PrivTuner with Homomorphic Encryption and LoRA: A P3EFT Scheme for Privacy-Preserving Parameter-Efficient Fine-Tuning of AI Foundation Models
Yang Li, Wenhan Yu, Jun Zhao
TL;DR
This work proposes PrivTuner, a concrete instantiation of Privacy-Preserving Parameter-Efficient Fine Tuning (P3EFT) that combines LoRA for parameter-efficient adapters with Fully Homomorphic Encryption (CKKS) to enable encrypted fine-tuning of AI foundation models. It formulates a joint energy-privacy optimization in a wireless setting, balancing device encryption/transmission costs, server computation, and a formal privacy metric, and solves it via a two-stage alternating algorithm: Branch-and-Bound for discrete FHE-parameter selection and fractional programming for transmission-resource optimization. The framework is instantiated on a small BERT-Tiny model, showing modest accuracy loss under encryption while achieving significant energy savings and tunable privacy guarantees; results include concrete curve fits for FHE costs and an explicit evaluation of how the privacy-utility tradeoff shifts with configuration choices.

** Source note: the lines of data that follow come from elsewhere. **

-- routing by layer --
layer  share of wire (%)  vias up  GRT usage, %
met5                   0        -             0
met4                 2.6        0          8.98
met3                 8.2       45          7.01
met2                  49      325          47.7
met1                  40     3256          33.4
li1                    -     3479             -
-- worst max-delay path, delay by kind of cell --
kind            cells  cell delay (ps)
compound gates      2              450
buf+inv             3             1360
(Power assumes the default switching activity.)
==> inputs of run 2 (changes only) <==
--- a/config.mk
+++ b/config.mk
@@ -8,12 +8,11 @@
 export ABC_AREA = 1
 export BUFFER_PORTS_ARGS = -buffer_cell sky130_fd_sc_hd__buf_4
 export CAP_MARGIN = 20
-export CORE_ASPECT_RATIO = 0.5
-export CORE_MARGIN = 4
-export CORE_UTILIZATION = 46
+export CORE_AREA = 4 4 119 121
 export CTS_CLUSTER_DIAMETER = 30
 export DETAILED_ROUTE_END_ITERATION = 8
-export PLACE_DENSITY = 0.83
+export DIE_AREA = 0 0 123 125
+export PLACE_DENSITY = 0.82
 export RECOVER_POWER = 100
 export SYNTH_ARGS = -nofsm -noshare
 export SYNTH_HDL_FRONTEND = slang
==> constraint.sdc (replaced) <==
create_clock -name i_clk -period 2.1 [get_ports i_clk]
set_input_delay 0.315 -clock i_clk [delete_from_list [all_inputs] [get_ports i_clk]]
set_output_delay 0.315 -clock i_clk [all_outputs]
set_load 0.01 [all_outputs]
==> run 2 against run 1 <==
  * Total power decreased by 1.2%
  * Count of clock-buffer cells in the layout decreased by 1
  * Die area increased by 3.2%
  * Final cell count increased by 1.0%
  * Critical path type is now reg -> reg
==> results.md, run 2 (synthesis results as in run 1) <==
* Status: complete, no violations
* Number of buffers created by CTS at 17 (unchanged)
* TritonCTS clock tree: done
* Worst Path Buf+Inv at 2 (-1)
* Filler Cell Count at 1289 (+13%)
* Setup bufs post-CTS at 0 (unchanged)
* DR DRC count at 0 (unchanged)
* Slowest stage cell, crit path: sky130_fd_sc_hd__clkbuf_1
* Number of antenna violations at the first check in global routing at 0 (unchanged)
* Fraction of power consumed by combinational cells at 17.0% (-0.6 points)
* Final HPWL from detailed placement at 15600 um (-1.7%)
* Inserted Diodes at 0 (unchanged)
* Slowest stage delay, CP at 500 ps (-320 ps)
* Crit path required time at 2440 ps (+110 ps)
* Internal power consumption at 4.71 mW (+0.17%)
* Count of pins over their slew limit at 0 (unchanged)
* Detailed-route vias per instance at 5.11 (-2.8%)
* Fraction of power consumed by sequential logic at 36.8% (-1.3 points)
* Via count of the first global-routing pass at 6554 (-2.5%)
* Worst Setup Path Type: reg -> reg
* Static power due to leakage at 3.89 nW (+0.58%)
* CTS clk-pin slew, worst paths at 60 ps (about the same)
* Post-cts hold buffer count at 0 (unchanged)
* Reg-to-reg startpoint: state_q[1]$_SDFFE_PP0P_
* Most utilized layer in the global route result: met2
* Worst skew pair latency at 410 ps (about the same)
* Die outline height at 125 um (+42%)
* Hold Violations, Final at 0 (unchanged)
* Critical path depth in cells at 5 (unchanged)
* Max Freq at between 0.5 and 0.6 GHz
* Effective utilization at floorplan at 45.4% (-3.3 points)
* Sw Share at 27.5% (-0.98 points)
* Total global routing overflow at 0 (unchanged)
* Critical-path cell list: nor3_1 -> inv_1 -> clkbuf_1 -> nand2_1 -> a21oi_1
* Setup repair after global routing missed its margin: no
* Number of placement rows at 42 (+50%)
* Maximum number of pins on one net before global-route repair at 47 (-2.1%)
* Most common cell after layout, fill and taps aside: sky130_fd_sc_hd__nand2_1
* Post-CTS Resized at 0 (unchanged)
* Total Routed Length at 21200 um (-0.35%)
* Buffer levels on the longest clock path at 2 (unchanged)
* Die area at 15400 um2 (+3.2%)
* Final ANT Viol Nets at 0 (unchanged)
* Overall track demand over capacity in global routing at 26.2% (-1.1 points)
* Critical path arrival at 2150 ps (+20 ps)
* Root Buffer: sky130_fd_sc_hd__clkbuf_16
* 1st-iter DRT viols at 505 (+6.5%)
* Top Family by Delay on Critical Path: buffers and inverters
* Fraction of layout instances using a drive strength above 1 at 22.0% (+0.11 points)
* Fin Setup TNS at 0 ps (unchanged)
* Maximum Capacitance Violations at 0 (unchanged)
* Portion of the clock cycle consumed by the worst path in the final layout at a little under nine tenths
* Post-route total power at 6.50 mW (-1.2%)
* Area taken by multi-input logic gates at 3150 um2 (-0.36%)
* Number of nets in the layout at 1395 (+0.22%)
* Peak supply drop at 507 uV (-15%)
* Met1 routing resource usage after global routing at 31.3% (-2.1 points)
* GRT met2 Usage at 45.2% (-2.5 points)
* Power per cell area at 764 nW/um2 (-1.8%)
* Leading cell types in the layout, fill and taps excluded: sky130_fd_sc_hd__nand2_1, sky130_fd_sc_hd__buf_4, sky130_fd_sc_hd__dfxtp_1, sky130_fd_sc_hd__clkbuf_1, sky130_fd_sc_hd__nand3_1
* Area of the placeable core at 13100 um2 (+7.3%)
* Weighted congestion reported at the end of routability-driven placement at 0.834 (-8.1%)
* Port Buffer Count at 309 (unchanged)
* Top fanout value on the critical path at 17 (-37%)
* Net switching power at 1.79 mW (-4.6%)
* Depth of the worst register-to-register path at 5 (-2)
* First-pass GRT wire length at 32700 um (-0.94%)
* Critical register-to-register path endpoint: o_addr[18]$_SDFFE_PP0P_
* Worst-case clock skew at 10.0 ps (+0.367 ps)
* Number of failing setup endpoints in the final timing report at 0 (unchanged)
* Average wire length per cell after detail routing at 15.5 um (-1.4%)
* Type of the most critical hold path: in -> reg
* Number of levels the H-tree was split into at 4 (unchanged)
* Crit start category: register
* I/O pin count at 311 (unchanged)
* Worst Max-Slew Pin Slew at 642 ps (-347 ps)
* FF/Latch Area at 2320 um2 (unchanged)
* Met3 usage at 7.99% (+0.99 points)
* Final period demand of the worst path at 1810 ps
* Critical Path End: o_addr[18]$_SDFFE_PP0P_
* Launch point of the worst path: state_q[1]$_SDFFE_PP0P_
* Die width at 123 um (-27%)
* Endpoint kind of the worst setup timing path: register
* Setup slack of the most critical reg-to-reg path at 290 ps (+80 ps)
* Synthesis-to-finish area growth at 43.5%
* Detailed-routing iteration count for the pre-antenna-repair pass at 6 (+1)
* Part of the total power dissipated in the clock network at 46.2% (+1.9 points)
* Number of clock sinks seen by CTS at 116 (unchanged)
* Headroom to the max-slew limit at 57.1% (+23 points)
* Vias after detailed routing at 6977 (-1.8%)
$ cat src/rtl/fetch_unit.sv
// rtl/fetch_unit.sv - instruction fetch stage with credit-limited prefetch queue
module fetch_unit #(
  parameter int                 WIDTH    = 32,
  parameter int                 DEPTH    = 4,
  parameter logic [WIDTH-1:0]   RESET_PC = '0
) (
  input  logic             clk,
  input  logic             rst,
  input  logic             redirect,
  input  logic [WIDTH-1:0] redirect_pc,
  output logic             mem_req_valid,
  input  logic             mem_req_ready,
  output logic [WIDTH-1:0] mem_req_addr,
  input  logic             mem_resp_valid,
  input  logic [WIDTH-1:0] mem_resp_data,
  output logic             instr_valid,
  input  logic             instr_ready,
  output logic [WIDTH-1:0] instr,
  output logic [WIDTH-1:0] instr_pc
);

  localparam int AW = $clog2(DEPTH);
  localparam int CW = AW + 1;
  localparam logic [CW:0]   LP_DEPTH_W = (CW+1)'(DEPTH);
  localparam logic [CW-1:0] LP_FULL    = CW'(DEPTH);
  localparam logic [WIDTH-1:0] LP_STEP = WIDTH'(4);

  logic [WIDTH-1:0] r_q_instr [DEPTH];
  logic [WIDTH-1:0] r_q_pc    [DEPTH];
  logic [AW-1:0]    r_wr_ptr;
  logic [AW-1:0]    r_rd_ptr;
  logic [CW-1:0]    r_count;
  // total requests accepted by memory and not yet answered, stale ones included
  logic [CW-1:0]    r_outstanding;
  // how many of the oldest outstanding responses belong to a flushed stream
  logic [CW-1:0]    r_discard;
  logic [WIDTH-1:0] r_fetch_pc;
  logic [WIDTH-1:0] r_resp_pc;

  logic [CW:0] w_used;
  logic        w_req_valid;
  logic        w_req_fire;
  logic        w_drop;
  logic        w_push;
  logic        w_pop;
  logic        w_instr_valid;

  // queued plus in-flight words may never exceed the queue size, so every response has a slot;
  // gated with rst so nothing is requested while reset is held
  assign w_used        = {1'b0, r_count} + {1'b0, r_outstanding};
  assign w_req_valid   = rst && !redirect && (w_used < LP_DEPTH_W);
  assign w_req_fire    = w_req_valid && mem_req_ready;
  assign w_drop        = (r_discard != '0);
  assign w_push        = mem_resp_valid && !redirect && !w_drop;
  assign w_instr_valid = (r_count != '0);
  assign w_pop         = w_instr_valid && instr_ready && !redirect;

  assign mem_req_valid = w_req_valid;
  assign mem_req_addr  = r_fetch_pc;
  assign instr_valid   = w_instr_valid;
  assign instr         = w_instr_valid ? r_q_instr[r_rd_ptr] : '0;
  assign instr_pc      = w_instr_valid ? r_q_pc[r_rd_ptr]    : '0;

  // control state: PCs, queue pointers and the in-flight / discard bookkeeping
  always_ff @(posedge clk or negedge rst) begin
    if (!rst) begin
      r_fetch_pc    <= RESET_PC;
      r_resp_pc     <= RESET_PC;
      r_wr_ptr      <= '0;
      r_rd_ptr      <= '0;
      r_count       <= '0;
      r_outstanding <= '0;
      r_discard     <= '0;
    end else if (redirect) begin
      // everything still in flight after this cycle is stale, including what was already marked
      r_fetch_pc    <= redirect_pc;
      r_resp_pc     <= redirect_pc;
      r_wr_ptr      <= '0;
      r_rd_ptr      <= '0;
      r_count       <= '0;
      r_outstanding <= r_outstanding - CW'(mem_resp_valid);
      r_discard     <= r_outstanding - CW'(mem_resp_valid);
    end else begin
      if (w_req_fire) begin
        r_fetch_pc <= r_fetch_pc + LP_STEP;
      end
      r_outstanding <= r_outstanding + CW'(w_req_fire) - CW'(mem_resp_valid);
      if (mem_resp_valid && w_drop) begin
        r_discard <= r_discard - CW'(1);
      end
      if (w_push) begin
        r_wr_ptr  <= r_wr_ptr + AW'(1);
        r_resp_pc <= r_resp_pc + LP_STEP;
      end
      if (w_pop) begin
        r_rd_ptr <= r_rd_ptr + AW'(1);
      end
      r_count <= r_count + CW'(w_push) - CW'(w_pop);
    end
  end

  // queue storage; contents are only visible while the entry is counted as valid
  always_ff @(posedge clk) begin
    if (w_push) begin
      r_q_instr[r_wr_ptr] <= mem_resp_data;
      r_q_pc[r_wr_ptr]    <= r_resp_pc;
    end
  end

  // a response must match an accepted request, and the credit rule keeps the queue from overflowing
  a_resp_has_req: assert property (@(posedge clk) disable iff (!rst)
    !(mem_resp_valid && (r_outstanding == '0)));
  a_no_overflow: assert property (@(posedge clk) disable iff (!rst)
    !(w_push && (r_count == LP_FULL)));

endmodule

$ cat config.mk
export PLATFORM = sky130hd
export DESIGN_NAME = fetch_unit
export DESIGN_NICKNAME = d
export VERILOG_FILES = /design/src/rtl/fetch_unit.sv
export SDC_FILE = /design/constraint.sdc
export NUM_CORES = 1
export LEC_CHECK = 0
export BUFFER_PORTS_ARGS = -buffer_cell sky130_fd_sc_hd__buf_2
export CAP_MARGIN = 10
export CORE_ASPECT_RATIO = 2
export CORE_MARGIN = 1.5
export CORE_UTILIZATION = 55
export CTS_BUF_LIST = sky130_fd_sc_hd__clkbuf_4
export CTS_CLUSTER_SIZE = 16
export DETAILED_ROUTE_END_ITERATION = 6
export PLACE_DENSITY = 0.88
export RECOVER_POWER = 25
export SLEW_MARGIN = 5
export SYNTH_ARGS = -nofsm -noshare
export SYNTH_HDL_FRONTEND = slang
export SYNTH_SLANG_ARGS = --single-unit
$ cat constraint.sdc
create_clock -name clk -period 5.4 [get_ports clk]
set_input_delay 1.08 -clock clk [delete_from_list [all_inputs] [get_ports clk]]
set_output_delay 1.08 -clock clk [all_outputs]
set_load 0.1 [all_outputs]
# After elaboration in Yosys (flattened, before gate mapping)
# Memories as Yosys holds them, arrays and structs flattened.
# Index checks and enable logic that the tools add are counted.
# Widths: inputs -> output; s select.
dict set report word_totals {
  register_bits 77
  mem_bits_rw 256
  input_bits 70
  output_inout_bits 98
  wordCells 53
  n_memories 2
}
dict set report classes {
  addsub 11
  n_lt_le_gt_ge 1
  muxes 16
  reduce_logical 16
}
# name depth width rd rd_ports_with_merged_regs write_ports line_no
set mem_list {}
lappend mem_list {r_q_instr 4 32 1 0 1 28} ;# logic [WIDTH-1:0] r_q_instr [DEPTH];
lappend mem_list {r_q_pc 4 32 1 0 1 29} ;# logic [WIDTH-1:0] r_q_pc [DEPTH];
# cell n
set ops {}
lappend ops {{$mux 32} 6}
lappend ops {{$add 32x3->32 const B} 2}
lappend ops {{$mux 3} 4}
lappend ops {{$sub 3x1->3} 3}
lappend ops {{$logic_and 1x1->1} 8}
lappend ops {{$mux 2} 4}
lappend ops {{$reduce_bool 2->1} 4}
lappend ops {{$add 3x1->3} 2}
lappend ops {{$reduce_bool 3->1} 2}
lappend ops {{$add 2x1->2 const B} 2}
lappend ops {{$add 3x3->4} 1}
lappend ops {{$lt 4x3->1 const B} 1}
lappend ops {{$sub 3x1->3 const B} 1}
lappend ops {{$logic_not 1->1} 2}
lappend ops {{$mux 1} 2}

# Longest topological paths before layout
dict set report logic_depth {
  depth_word 7
  depth_mapped 14
  depth_no_buf 12
}

# Worst setup path before layout
# No wires, ideal clock.
dict set report synth_path {
  kind {reg2out}
  startpoint {register r_count[1]}
  endpoint {output port instr_pc[22]}
  arrival_time_ps 2416
  required_ps 4320
  slack_ps 1904
  path_stages_with_launch 4
  n_path_buf 1
  cell_sequence {dfrtp_1 > or3_1 > clkbuf_1 > and2_1}
}
dict set report synth_between {
  elab_chain_len 2
}
# element line_no
set synth_rtl {}
lappend synth_rtl {{start, declared} 32} ;# logic [CW-1:0] r_count;
lappend synth_rtl {{start signal, assigned} 98} ;# r_count <= r_count + CW'(w_push) - CW'(w_pop);
lappend synth_rtl {{$reduce_bool 3->1} 55} ;# assign w_instr_valid = (r_count != '0);
lappend synth_rtl {{via instr_valid} 16} ;# output logic instr_valid,
lappend synth_rtl {{$mux 32} 62} ;# assign instr_pc = w_instr_valid ? r_q_pc[r_rd_ptr] : '0;
lappend synth_rtl {{end, declared} 19} ;# output logic [WIDTH-1:0] instr_pc
# The timed path passes the listed nets, and every way through them passes these cells.

# Final worst setup path
dict set report layout_path {
  startpoint {register r_rd_ptr[0]}
  endpoint {output port instr_pc[28]}
}
dict set report layout_between {
  elab_chain_len 2
}
# element line_no
set layout_rtl {}
lappend layout_rtl {{start, declared} 31} ;# logic [AW-1:0] r_rd_ptr;
lappend layout_rtl {{start signal, assigned} 96} ;# r_rd_ptr <= r_rd_ptr + AW'(1);
lappend layout_rtl {{$mem_v2 4x32} -}
lappend layout_rtl {{$mux 32} 62}
# Every way passes these cells.

==> results.md <==
- Clk buf depth: 3
- Adder-cell share of the synthesized area: 0.0171
- Critical Path Start Type: flop
- Max-cap violations: 0
- Via Count: 8436
- Number of flops mapped to enable cells by yosys: 256
- Final std cell area, no fill: 0.0161 mm^2
- Yosys cell types: 47
- Final core occ: 0.641
- Clk Latency, worst-skew pair: 0.68 ns
- Post-Route Skew: 0.0380 ns
- Starting Density: 0.560
- Final #Nets: 1176
- Mapped cell area: 0.0141 mm^2
- Initial antenna violation count: 2
- RSZ-0062 raised after global routing: false
- Top-level port count: 168
- VDD IR max: 515 uV
- Antenna Nets Post-Route: 0
- Asr flop ratio synth: 0.231
- Post-synth top flop: edfxtp_1
- Hold Vio Cnt, Final: 0
- Overall power: 8.81 mW
- FMAX: 239 MHz
- Largest family of logic cells by synthesized area: multiplexers
- Vias in the first global route: 8814
- Standard-cell rows: 82
- Root cell of the clock tree: clkbuf_4
- WL/cell: 19.0 um
- CTS buffer count: 69
- Clock period minus final worst setup slack: 4.18 ns
- Final period utilization: 0.774
- Commonest non-fill, non-tap cell in the layout: edfxtp_1
- Synth Area in Compound Gates: 0.0439
- Final slew viol count: 0
- Crit path largest cell delay: 1.01 ns
- Setup TNS: 0 ns
- Critical Path RT: 4.32 ns
- Post-synthesis mux area share: 0.111
- Sequential share of the synthesized area: 0.683
- HP Class: reg -> reg
- CTS tree: done
- Lkg Pwr: 5.90 nW
- Residual DRC count: 0
- Syn_nets: 969
- H-tree depth: 3
- Cell Pwr Density: 547 mW/mm^2
- GPL Wtd Cong: 0.896
- Simple-Gate Fraction of Synth Area: 0.0992
- Actual slew at the worst max-slew pin: 0.992 ns
- Clock-pin slew on the worst setup and hold paths: 0.07 ns
- CTS Hold Bufs: 0
- DRT Wirelength: 28100 um
- Worst EP arrival: 3.10 ns
- CP Cell Sequence: buf_4 > mux4_2 > and2_1 > buf_2
- Commonest cells after routing, fill and taps aside: edfxtp_1 (256), buf_2 (134), clkbuf_4 (92), dfrtp_1 (75), and2_1 (70)
- Die ar.: 0.0266 mm^2
- Cell Area, Placed: 0.0153 mm^2
- Post-DP HPWL: 18200 um
- Syn Inst Count: 881
- IO buf count: 167
- Drt first pass iters: 5
- Grt total ovfl: 0
- Post-synthesis xor/xnor area fraction: 0.0255
- Mean Syn Cell Area: 16.0 um^2
- Die W: 116 um
- Total Routing Usage GR: 0.220
- Critical-path maximum fanout: 44
- Drt initial violations: 488
- WS Path Type: reg -> out
- Setup repair bufs after CTS: 0
- Die Y: 229 um
- Post-Layout Cell Count: 1477
- CTS sink count: 333
- Status: complete, no violations
- CP Capture Type: primary output
- Rel. slew slack: 0.338
- Largest net degree at the start of global routing: 78
- Critical path's slowest cell: dfrtp_4
- First-pass GRT wire length: 44200 um
- Fraction of layout cells with a size suffix above 1: 0.304
- Cells after DPL: 1353
- Core Area: 0.0251 mm^2
- Synth Register Bits: 333
- Vias per std cell: 5.71
- Yosys warnings: 0
- CTS resizes: 0
- P&R area growth vs syn: 14.4%
- Final Setup Violations: 0
-- path summary, 6_finish.rpt --
kind | slack, ns | cells past startpoint | to | startpoint
setup / recovery | 1.22 | 4 | instr_pc[28] | r_rd_ptr[0]$_DFFE_PN0P_
hold / removal | 0.52 | 0 | r_q_pc[0][1]$_DFFE_PP_ | r_resp_pc[1]$_DFFE_PN0P_
setup reg to reg | 2.47 | 6 | r_q_pc[2][21]$_DFFE_PP_ | r_discard[0]$_DFFE_PN0P_
hold reg to reg | 0.52 | 0 | r_q_pc[0][1]$_DFFE_PP_ | r_resp_pc[1]$_DFFE_PN0P_
max in group asynchronous | 4.02 | 2 | r_rd_ptr[0]$_DFFE_PN0P_ | rst
min in group asynchronous | 0.66 | 2 | mem_req_addr[1]$_DFFE_PN0P_ | rst
-- cell families (layout without fill, tap and decap cells) --
group | after synthesis | in the layout
multiplexers | 75 | 75
other | 0 | 2
XOR/XNOR | 41 | 41
flip-flops | 333 | 333
buffers and inverters | 68 | 326
AO/OA/AOI/OAI | 98 | 98
adder cells (fa/ha/maj) | 18 | 18
AND/OR/NAND/NOR | 248 | 248
-- report_power, final --
part | switching, mW | total [mW] | internal, mW
registers | 0.230 | 3.17 | 2.94
clock network | 0.897 | 1.80 | 0.900
logic | 3.04 | 3.85 | 0.806
-- cells in the mapped netlist, types with 3 or more instances --
| cell type | number | area, um^2 |
|---|---|---|
| and4_1 | 3 | 26.3 |
| xor2_1 | 25 | 219 |
| a21oi_1 | 6 | 30.0 |
| a31oi_1 | 6 | 37.5 |
| nand4_1 | 24 | 150 |
| buf_4 | 3 | 22.5 |
| dfrtp_1 | 77 | 1930 |
| buf_1 | 9 | 33.8 |
| o21ai_0 | 51 | 255 |
| buf_2 | 8 | 40.0 |
| clkbuf_1 | 23 | 86.3 |
| nor4_2 | 3 | 37.5 |
| and2_1 | 74 | 463 |
| and3_1 | 13 | 81.3 |
| a41oi_1 | 6 | 52.6 |
| o311ai_0 | 5 | 43.8 |
| nor3_1 | 6 | 30.0 |
| o211ai_1 | 9 | 67.6 |
| mux4_2 | 64 | 1440 |
| ha_1 | 16 | 200 |
| xnor2_1 | 16 | 140 |
| edfxtp_1 | 256 | 7690 |
| nor4_1 | 3 | 18.8 |
| nand3_1 | 29 | 145 |
| mux2_2 | 9 | 101 |
| o311ai_1 | 13 | 114 |
| inv_1 | 22 | 82.6 |
| nand2_1 | 53 | 199 |
| nand2b_1 | 3 | 18.8 |
| nor2_1 | 22 | 82.6 |
| or3_1 | 3 | 18.8 |
-- cell type report --
type                    instances  area, um^2
diodes                          2        5.00
clock buffers                  92         691
clock inverters                30         174
fillers                      1837        9030
inverters                      24        90.1
multi-input cells             480        4190
flip-flops and latches        333        9620
well taps                     336         420
repair buffers                180         921
-- registers in the layout, summed over array words and instances, names as in the netlist --
signal,cells
r_q_pc,128
r_q_instr,128
r_discard,3
r_outstanding,3
r_count,3
r_resp_pc,32
r_wr_ptr,2
mem_req_addr,32
r_rd_ptr,2
-- per-layer routing --
metal / track usage / routed length (um) / vias up
met3: 0.0331 / 1130 / 62
met2: 0.394 / 15500 / 276
met4: 0.122 / 1030 / 0
met5: 0 / 0 / -
li1: - / - / 3853
met1: 0.243 / 10400 / 4245
-- worst max-delay path, delay by kind of cell (launching register included) --
kind	cells	cell delay (ns)
buffers and inverters	2	0.68
AND/OR/NAND/NOR	1	0.17
multiplexers	1	0.56
flip-flops	1	1.01
-- metrics by stage --
stage,hold WS (ns),setup slack (ns)
final,0.520,1.22
after global routing,0.544,0.982
after CTS,0.525,1.05
after detailed placement,0.510,1.74
after global placement,0.491,1.83
after floorplan,0.476,1.90
Power figures use the tool's default switching activity.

Overall, PrivTuner demonstrates a practical pathway to privacy-preserving, energy-aware fine-tuning of large foundation models in edge-cloud settings, with potential extensions to malicious security and hardware-accelerated cryptographic primitives.
Abstract
AI foundation models have recently demonstrated impressive capabilities across a wide range of tasks. Fine-tuning (FT) is a method of customizing a pre-trained AI foundation model by further training it on a smaller, targeted dataset. In this paper, we initiate the study of the Privacy-Preserving Parameter-Efficient FT (P3EFT) framework, which can be viewed as the intersection of Parameter-Efficient FT (PEFT) and Privacy-Preserving FT (PPFT). PEFT modifies only a small subset of the model's parameters to achieve FT (i.e., adapting a pre-trained model to a specific dataset), while PPFT uses privacy-preserving technologies to protect the confidentiality of the model during the FT process. There have been many studies on PEFT or PPFT but very few on their fusion, which motivates our work on P3EFT to achieve both parameter efficiency and model privacy. To exemplify our P3EFT, we present the PrivTuner scheme, which incorporates Fully Homomorphic Encryption (FHE) enabled privacy protection into LoRA (short for ``Low-Rank Adapter''). Intuitively speaking, PrivTuner allows the model owner and the external data owners to collaboratively implement PEFT with encrypted data. After describing PrivTuner in detail, we further investigate its energy consumption and privacy protection. Then, we consider a PrivTuner system over wireless communications and formulate a joint optimization problem to adaptively minimize energy while maximizing privacy protection, with the optimization variables including FDMA bandwidth allocation, wireless transmission power, computational resource allocation, and privacy protection. A resource allocation algorithm is devised to solve the problem. Experiments demonstrate that our algorithm can significantly reduce energy consumption while adapting to different privacy requirements.